Prior to founding Aqua-Spark last year, Novogratz was the director of the TED Prize, an award given to an individual who demonstrates extraordinary global vision. Velings, meanwhile, is a serial entrepreneur and investor. He started Connexie, a payroll service in the Netherlands, and A-Spark Good Ventures, a company that invests in entrepreneurs around the world.
Novogratz and Velings met on a boat trip in the Galapagos inspired by TED Prize winner Sylvia Earle, a life-long oceanographer and explorer. Earle won the TED prize in 2009 and then took 100 people on the Galapagos voyage in 2010. There, Novogratz and Velings determined that they would make preservation of the oceans their passion. They also fell in love and ended up getting married.

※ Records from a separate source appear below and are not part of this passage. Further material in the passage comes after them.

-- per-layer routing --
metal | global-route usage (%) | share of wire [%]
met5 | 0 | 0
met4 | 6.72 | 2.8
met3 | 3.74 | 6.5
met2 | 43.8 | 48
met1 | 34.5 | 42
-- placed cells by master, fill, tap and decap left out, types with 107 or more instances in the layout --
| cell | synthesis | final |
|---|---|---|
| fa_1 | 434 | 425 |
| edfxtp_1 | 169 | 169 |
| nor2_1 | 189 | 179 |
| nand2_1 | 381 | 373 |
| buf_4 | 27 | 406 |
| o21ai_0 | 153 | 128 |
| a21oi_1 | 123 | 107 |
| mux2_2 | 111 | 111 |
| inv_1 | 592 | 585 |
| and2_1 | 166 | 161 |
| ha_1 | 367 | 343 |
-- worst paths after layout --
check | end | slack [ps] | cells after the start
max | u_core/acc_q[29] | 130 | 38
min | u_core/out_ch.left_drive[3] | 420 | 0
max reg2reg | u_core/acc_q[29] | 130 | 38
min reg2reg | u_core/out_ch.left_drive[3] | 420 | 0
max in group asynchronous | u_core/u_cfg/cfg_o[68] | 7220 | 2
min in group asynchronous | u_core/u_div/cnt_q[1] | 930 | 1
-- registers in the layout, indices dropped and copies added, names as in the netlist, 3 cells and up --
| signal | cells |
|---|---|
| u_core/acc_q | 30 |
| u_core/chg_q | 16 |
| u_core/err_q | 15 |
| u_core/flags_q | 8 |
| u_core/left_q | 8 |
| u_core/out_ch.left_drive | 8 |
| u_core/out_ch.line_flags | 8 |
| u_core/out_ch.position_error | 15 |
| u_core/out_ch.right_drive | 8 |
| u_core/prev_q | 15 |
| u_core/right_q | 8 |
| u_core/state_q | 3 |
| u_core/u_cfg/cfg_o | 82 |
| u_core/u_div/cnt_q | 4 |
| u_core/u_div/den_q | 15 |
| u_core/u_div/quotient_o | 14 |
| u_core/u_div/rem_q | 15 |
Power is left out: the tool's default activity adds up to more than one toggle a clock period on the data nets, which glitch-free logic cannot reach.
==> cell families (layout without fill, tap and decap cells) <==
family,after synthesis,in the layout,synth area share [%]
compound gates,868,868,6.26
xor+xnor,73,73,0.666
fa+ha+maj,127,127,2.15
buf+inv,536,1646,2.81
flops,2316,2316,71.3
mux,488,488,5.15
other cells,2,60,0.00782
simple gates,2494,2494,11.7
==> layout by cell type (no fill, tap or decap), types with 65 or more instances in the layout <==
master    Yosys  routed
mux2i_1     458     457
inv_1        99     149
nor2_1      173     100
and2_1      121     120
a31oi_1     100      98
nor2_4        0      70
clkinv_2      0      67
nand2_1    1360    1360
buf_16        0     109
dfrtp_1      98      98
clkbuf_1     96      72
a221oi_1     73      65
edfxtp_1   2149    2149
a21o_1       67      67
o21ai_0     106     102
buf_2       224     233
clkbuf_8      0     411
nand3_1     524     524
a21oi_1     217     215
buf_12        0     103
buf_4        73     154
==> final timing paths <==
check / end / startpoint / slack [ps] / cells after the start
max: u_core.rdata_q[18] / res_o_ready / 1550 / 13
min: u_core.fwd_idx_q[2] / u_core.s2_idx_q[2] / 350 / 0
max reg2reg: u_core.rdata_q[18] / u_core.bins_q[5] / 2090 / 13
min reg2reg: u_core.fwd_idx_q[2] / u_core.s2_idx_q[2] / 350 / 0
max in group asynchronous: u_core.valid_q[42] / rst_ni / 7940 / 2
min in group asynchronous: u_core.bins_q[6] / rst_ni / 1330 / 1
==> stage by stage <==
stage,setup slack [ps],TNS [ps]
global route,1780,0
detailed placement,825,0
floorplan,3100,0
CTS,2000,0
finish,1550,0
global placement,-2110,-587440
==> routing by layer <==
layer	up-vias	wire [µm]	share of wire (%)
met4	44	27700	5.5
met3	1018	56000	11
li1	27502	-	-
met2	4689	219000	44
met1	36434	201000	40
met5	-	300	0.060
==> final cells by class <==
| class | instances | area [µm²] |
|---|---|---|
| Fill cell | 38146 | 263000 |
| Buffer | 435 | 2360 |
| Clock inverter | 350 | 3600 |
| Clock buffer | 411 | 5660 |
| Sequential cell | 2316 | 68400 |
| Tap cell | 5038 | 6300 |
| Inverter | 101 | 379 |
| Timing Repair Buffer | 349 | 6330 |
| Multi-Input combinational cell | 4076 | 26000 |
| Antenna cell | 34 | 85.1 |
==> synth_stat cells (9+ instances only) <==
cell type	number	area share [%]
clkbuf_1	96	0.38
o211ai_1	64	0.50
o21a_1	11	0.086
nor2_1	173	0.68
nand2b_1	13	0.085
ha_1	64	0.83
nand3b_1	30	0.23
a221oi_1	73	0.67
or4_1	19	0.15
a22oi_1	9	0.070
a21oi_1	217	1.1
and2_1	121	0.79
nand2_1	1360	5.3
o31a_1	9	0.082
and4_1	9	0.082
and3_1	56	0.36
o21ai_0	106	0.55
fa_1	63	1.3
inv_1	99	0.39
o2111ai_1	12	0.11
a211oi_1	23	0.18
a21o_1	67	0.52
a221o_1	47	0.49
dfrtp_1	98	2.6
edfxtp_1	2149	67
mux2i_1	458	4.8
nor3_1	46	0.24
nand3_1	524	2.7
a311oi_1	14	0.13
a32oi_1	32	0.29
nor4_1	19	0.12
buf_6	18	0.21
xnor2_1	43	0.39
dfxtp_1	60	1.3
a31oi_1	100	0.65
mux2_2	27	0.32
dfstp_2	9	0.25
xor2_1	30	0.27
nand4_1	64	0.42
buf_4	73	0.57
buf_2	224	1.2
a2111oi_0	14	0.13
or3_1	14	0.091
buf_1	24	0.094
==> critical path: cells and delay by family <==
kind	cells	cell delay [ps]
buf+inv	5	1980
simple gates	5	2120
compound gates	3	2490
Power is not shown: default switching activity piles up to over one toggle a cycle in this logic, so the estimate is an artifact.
===== src/rtl/lmcfb_pkg.sv =====
`timescale 1ns / 1ps
`default_nettype none

package lmcfb_pkg;

   localparam int COLS_PER_DEV = 8;
   localparam int ROW_BITS     = COLS_PER_DEV * 8;

   typedef enum logic [1:0] {
      ACT_WRITE = 2'd0,
      ACT_SHIFT = 2'd1,
      ACT_CLEAR = 2'd2,
      ACT_BCAST = 2'd3
   } action_type;

   typedef enum logic [2:0] {
      ST_IDLE,
      ST_WR_READ,
      ST_WR_WRITE,
      ST_SH_READ,
      ST_SH_WRITE,
      ST_REF_READ,
      ST_REF_EMIT
   } state_type;

   typedef struct packed {
      action_type  action;
      logic [4:0]  column_index;
      logic [7:0]  data_byte;
      logic [3:0]  reg_address;
   } req_item_type;

   typedef struct packed {
      logic [1:0]  target_device;
      logic [3:0]  word_address;
      logic [7:0]  word_data;
      logic        broadcast;
      logic        last;
   } rsp_item_type;

   typedef struct packed {
      logic rd_en;
      logic wr_en;
      logic clr_all;
   } mem_ctl_type;

endpackage

`default_nettype wire


===== src/rtl/lmcfb_store.sv =====
`timescale 1ns / 1ps
`default_nettype none

module lmcfb_store #(
   parameter int  DEVICE_COUNT = 4,
   localparam int DEV_W        = (DEVICE_COUNT > 1) ? $clog2(DEVICE_COUNT) : 1
) (
   input  wire                          clock,
   input  wire                          reset,
   input  lmcfb_pkg::mem_ctl_type       ctl,
   input  wire  [DEV_W-1:0]             rd_addr,
   input  wire  [DEV_W-1:0]             wr_addr,
   input  wire  [lmcfb_pkg::ROW_BITS-1:0] wr_data,
   output logic [lmcfb_pkg::ROW_BITS-1:0] rd_data
);

   // One entry per device: eight column bytes, column 0 of the device lowest.
   logic [lmcfb_pkg::ROW_BITS-1:0] mem [DEVICE_COUNT];
   logic [DEVICE_COUNT-1:0]        valid_ff;
   logic [lmcfb_pkg::ROW_BITS-1:0] rdata_ff;
   logic                           rvalid_ff;

   always_ff @(posedge clock) begin
      if (ctl.wr_en) begin
         mem[wr_addr] <= wr_data;
      end
      if (ctl.rd_en) begin
         rdata_ff <= mem[rd_addr];
      end
   end

   // An entry never written since reset or the last clear reads as zero.
   always_ff @(posedge clock) begin
      if (reset || ctl.clr_all) begin
         valid_ff <= '0;
      end else if (ctl.wr_en) begin
         valid_ff[wr_addr] <= 1'b1;
      end
   end

   always_ff @(posedge clock) begin
      if (reset) begin
         rvalid_ff <= 1'b0;
      end else if (ctl.rd_en) begin
         rvalid_ff <= valid_ff[rd_addr] && !ctl.clr_all;
      end
   end

   assign rd_data = rvalid_ff ? rdata_ff : '0;

endmodule

`default_nettype wire


===== src/rtl/lmcfb_seq.sv =====
`timescale 1ns / 1ps
`default_nettype none

module lmcfb_seq #(
   parameter int  DEVICE_COUNT = 4,
   localparam int DEV_W        = (DEVICE_COUNT > 1) ? $clog2(DEVICE_COUNT) : 1
) (
   input  wire                            clock,
   input  wire                            reset,
   input  wire                            start,
   output logic                           busy,
   input  lmcfb_pkg::req_item_type        req_item,
   output logic                           rsp_valid,
   output lmcfb_pkg::rsp_item_type        rsp_item,
   output lmcfb_pkg::mem_ctl_type         mem_ctl,
   output logic [DEV_W-1:0]               rd_addr,
   output logic [DEV_W-1:0]               wr_addr,
   output logic [lmcfb_pkg::ROW_BITS-1:0] wr_data,
   input  wire  [lmcfb_pkg::ROW_BITS-1:0] rd_data
);

   localparam logic [6:0] TOTAL_COLS = 7'(DEVICE_COUNT * lmcfb_pkg::COLS_PER_DEV);
   localparam logic [DEV_W-1:0] LAST_DEV = DEV_W'(DEVICE_COUNT - 1);

   lmcfb_pkg::state_type     state_ff, state_in;
   lmcfb_pkg::req_item_type  item_ff, item_in;
   logic [DEV_W-1:0]         dev_ff, dev_in;
   logic [2:0]               row_ff, row_in;
   logic [7:0]               carry_ff, carry_in;
   logic                     rsp_valid_ff, rsp_valid_in;
   lmcfb_pkg::rsp_item_type  rsp_ff, rsp_in;

   logic                     accept;
   logic                     idx_in_range;
   logic [DEV_W-1:0]         idx_dev;
   logic [DEV_W-1:0]         dev_next;
   logic [lmcfb_pkg::ROW_BITS-1:0] merged;
   logic [7:0]               row_byte;

   assign accept       = start && (state_ff == lmcfb_pkg::ST_IDLE);
   assign busy         = (state_ff != lmcfb_pkg::ST_IDLE);
   assign idx_in_range = ({2'b00, req_item.column_index} < TOTAL_COLS);
   assign idx_dev      = DEV_W'(item_ff.column_index >> 3);
   assign dev_next     = DEV_W'(dev_ff + 1'b1);

   // Column byte replaced in place for a single-column write.
   always_comb begin
      merged = rd_data;
      for (int k = 0; k < lmcfb_pkg::COLS_PER_DEV; k++) begin
         if (3'(k) == item_ff.column_index[2:0]) begin
            merged[8*k +: 8] = item_ff.data_byte;
         end
      end
   end

   // Row j of a device takes bit j of each column, column order reversed.
   always_comb begin
      row_byte = '0;
      for (int k = 0; k < lmcfb_pkg::COLS_PER_DEV; k++) begin
         row_byte[7-k] = rd_data[8*k + int'(row_ff)];
      end
   end

   always_comb begin
      state_in = state_ff;
      unique case (state_ff)
         lmcfb_pkg::ST_IDLE: begin
            if (accept) begin
               unique case (req_item.action)
                  lmcfb_pkg::ACT_WRITE: begin
                     state_in = idx_in_range ? lmcfb_pkg::ST_WR_READ
                                             : lmcfb_pkg::ST_REF_READ;
                  end
                  lmcfb_pkg::ACT_SHIFT: state_in = lmcfb_pkg::ST_SH_READ;
                  lmcfb_pkg::ACT_CLEAR: state_in = lmcfb_pkg::ST_REF_READ;
                  lmcfb_pkg::ACT_BCAST: state_in = lmcfb_pkg::ST_IDLE;
                  default:              state_in = lmcfb_pkg::ST_IDLE;
               endcase
            end
         end
         lmcfb_pkg::ST_WR_READ:  state_in = lmcfb_pkg::ST_WR_WRITE;
         lmcfb_pkg::ST_WR_WRITE: state_in = lmcfb_pkg::ST_REF_READ;
         lmcfb_pkg::ST_SH_READ:  state_in = lmcfb_pkg::ST_SH_WRITE;
         lmcfb_pkg::ST_SH_WRITE: begin
            state_in = (dev_ff == LAST_DEV) ? lmcfb_pkg::ST_REF_READ
                                            : lmcfb_pkg::ST_SH_READ;
         end
         lmcfb_pkg::ST_REF_READ: state_in = lmcfb_pkg::ST_REF_EMIT;
         lmcfb_pkg::ST_REF_EMIT: begin
            if (row_ff == 3'd7 && dev_ff == LAST_DEV) begin
               state_in = lmcfb_pkg::ST_IDLE;
            end
         end
         default: state_in = lmcfb_pkg::ST_IDLE;
      endcase
   end

   always_comb begin
      item_in      = item_ff;
      dev_in       = dev_ff;
      row_in       = row_ff;
      carry_in     = carry_ff;
      rsp_valid_in = 1'b0;
      rsp_in       = rsp_ff;
      mem_ctl      = '0;
      rd_addr      = dev_ff;
      wr_addr      = dev_ff;
      wr_data      = merged;
      unique case (state_ff)
         lmcfb_pkg::ST_IDLE: begin
            if (accept) begin
               item_in  = req_item;
               dev_in   = '0;
               row_in   = '0;
               carry_in = '0;
               if (req_item.action == lmcfb_pkg::ACT_CLEAR) begin
                  mem_ctl.clr_all = 1'b1;
               end
               if (req_item.action == lmcfb_pkg::ACT_BCAST) begin
                  rsp_valid_in         = 1'b1;
                  rsp_in.target_device = '0;
                  rsp_in.word_address  = req_item.reg_address;
                  rsp_in.word_data     = req_item.data_byte;
                  rsp_in.broadcast     = 1'b1;
                  rsp_in.last          = 1'b1;
               end
            end
         end
         lmcfb_pkg::ST_WR_READ: begin
            mem_ctl.rd_en = 1'b1;
            rd_addr       = idx_dev;
         end
         lmcfb_pkg::ST_WR_WRITE: begin
            mem_ctl.wr_en = 1'b1;
            wr_addr       = idx_dev;
            wr_data       = merged;
         end
         lmcfb_pkg::ST_SH_READ: begin
            mem_ctl.rd_en = 1'b1;
         end
         lmcfb_pkg::ST_SH_WRITE: begin
            // The top column of each device carries into the next device.
            mem_ctl.wr_en = 1'b1;
            wr_data       = {rd_data[lmcfb_pkg::ROW_BITS-9:0], carry_ff};
            carry_in      = rd_data[lmcfb_pkg::ROW_BITS-1 -: 8];
            dev_in        = (dev_ff == LAST_DEV) ? '0 : dev_next;
         end
         lmcfb_pkg::ST_REF_READ: begin
            mem_ctl.rd_en = 1'b1;
            row_in        = '0;
         end
         lmcfb_pkg::ST_REF_EMIT: begin
            rsp_valid_in         = 1'b1;
            rsp_in.target_device = 2'(dev_ff);
            rsp_in.word_address  = 4'(row_ff) + 4'd1;
            rsp_in.word_data     = row_byte;
            rsp_in.broadcast     = 1'b0;
            rsp_in.last          = (row_ff == 3'd7) && (dev_ff == LAST_DEV);
            row_in               = row_ff + 3'd1;
            // Fetch the next device during its predecessor's last row.
            if (row_ff == 3'd7 && dev_ff != LAST_DEV) begin
               mem_ctl.rd_en = 1'b1;
               rd_addr       = dev_next;
               dev_in        = dev_next;
            end
         end
         default: begin
            mem_ctl = '0;
         end
      endcase
   end

   always_ff @(posedge clock) begin
      if (reset) begin
         state_ff     <= lmcfb_pkg::ST_IDLE;
         dev_ff       <= '0;
         row_ff       <= '0;
         rsp_valid_ff <= 1'b0;
      end else begin
         state_ff     <= state_in;
         dev_ff       <= dev_in;
         row_ff       <= row_in;
         rsp_valid_ff <= rsp_valid_in;
      end
   end

   always_ff @(posedge clock) begin
      item_ff  <= item_in;
      carry_ff <= carry_in;
      rsp_ff   <= rsp_in;
   end

   assign rsp_valid = rsp_valid_ff;
   assign rsp_item  = rsp_ff;

endmodule

`default_nettype wire


===== src/rtl/led_matrix_chain_frame_builder_unit.sv =====
`timescale 1ns / 1ps
`default_nettype none

// Frame builder for a daisy chain of 8x8 LED matrix drivers.
// A command is taken on req_item when start is high and busy is low. Actions
// write one column, shift all columns up by one, clear all columns, or
// broadcast one register word to every device.
// Write, shift and clear end with a refresh: one chain frame per display row,
// 8*DEVICE_COUNT frames, each shown on rsp_item for one cycle with rsp_valid
// high; the final frame of a command has last set.
// The column store is one memory entry per device with a registered read.
// A refresh reads one entry per device and streams its eight rows, one frame
// per cycle; the next entry is fetched during the last row, so frames are
// back to back. Before the refresh, a write reads and writes back the entry
// of its column (no access when the column lies beyond the chain), and a
// shift reads and writes back each entry in turn, carrying between devices;
// a clear goes straight to the refresh. The store has a single read port and a
// single write port. A broadcast gives its frame the next cycle and keeps busy
// low. Reset empties the store through per-entry valid bits, so no clearing
// pass is needed. The receiver cannot stall; frames are not held.

module led_matrix_chain_frame_builder_unit #(
   parameter int DEVICE_COUNT = 4
) (
   input  wire                      clock,
   input  wire                      reset,
   input  wire                      start,
   output logic                     busy,
   input  lmcfb_pkg::req_item_type  req_item,
   output logic                     rsp_valid,
   output lmcfb_pkg::rsp_item_type  rsp_item
);

   localparam int DEV_W = (DEVICE_COUNT > 1) ? $clog2(DEVICE_COUNT) : 1;

   lmcfb_pkg::mem_ctl_type         mem_ctl;
   logic [DEV_W-1:0]               rd_addr;
   logic [DEV_W-1:0]               wr_addr;
   logic [lmcfb_pkg::ROW_BITS-1:0] wr_data;
   logic [lmcfb_pkg::ROW_BITS-1:0] rd_data;

   lmcfb_seq #(
      .DEVICE_COUNT(DEVICE_COUNT)
   ) u_seq (
      .clock     (clock),
      .reset     (reset),
      .start     (start),
      .busy      (busy),
      .req_item  (req_item),
      .rsp_valid (rsp_valid),
      .rsp_item  (rsp_item),
      .mem_ctl   (mem_ctl),
      .rd_addr   (rd_addr),
      .wr_addr   (wr_addr),
      .wr_data   (wr_data),
      .rd_data   (rd_data)
   );

   lmcfb_store #(
      .DEVICE_COUNT(DEVICE_COUNT)
   ) u_store (
      .clock   (clock),
      .reset   (reset),
      .ctl     (mem_ctl),
      .rd_addr (rd_addr),
      .wr_addr (wr_addr),
      .wr_data (wr_data),
      .rd_data (rd_data)
   );

endmodule

`default_nettype wire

Aqua-Spark had raised $5 million in seed funding as of early February, but the goal is to raise at least 15 million euro to get started. In the next 10 years, Velings says he wants Aqua-Spark to be a 200 to 300 million euro fund (about $270 million to $410 million).
Unlike a venture capital company, Aqua-Spark does not expect to cash out of the investment. So, while a VC will invest in a startup and then look for a return on that investment either by the entrepreneur selling the company or going public, Aqua-Spark does not look for entrepreneurs to cash out quickly.
That’s because aquaculture is a long-term cash-intensive business. Building fish farms is expensive. And the infrastructure required to build recirculating aquaculture systems, which are completely closed systems and entirely self-sustaining, is particularly expensive. Initial investments in aquaculture businesses will run from 250,000 euros to 5 million euros (about $340,000 to $7 million), depending on the idea.
Rather than looking for a quick cash-out, Aqua-Spark will make money through dividend returns. And because of the steady nature of the industry, the company expects to make revenues from dividends of 12 percent per year after the first five to seven years. Returns of 12 percent or higher are pretty impressive, and that’s exactly part of Aqua-Spark’s pitch to investors.
“This is one of the few places you can make an old-fashioned, handsome return combined with social and environmental good. You can feel good about it but you can also -- it is a very solid investment,” says Velings.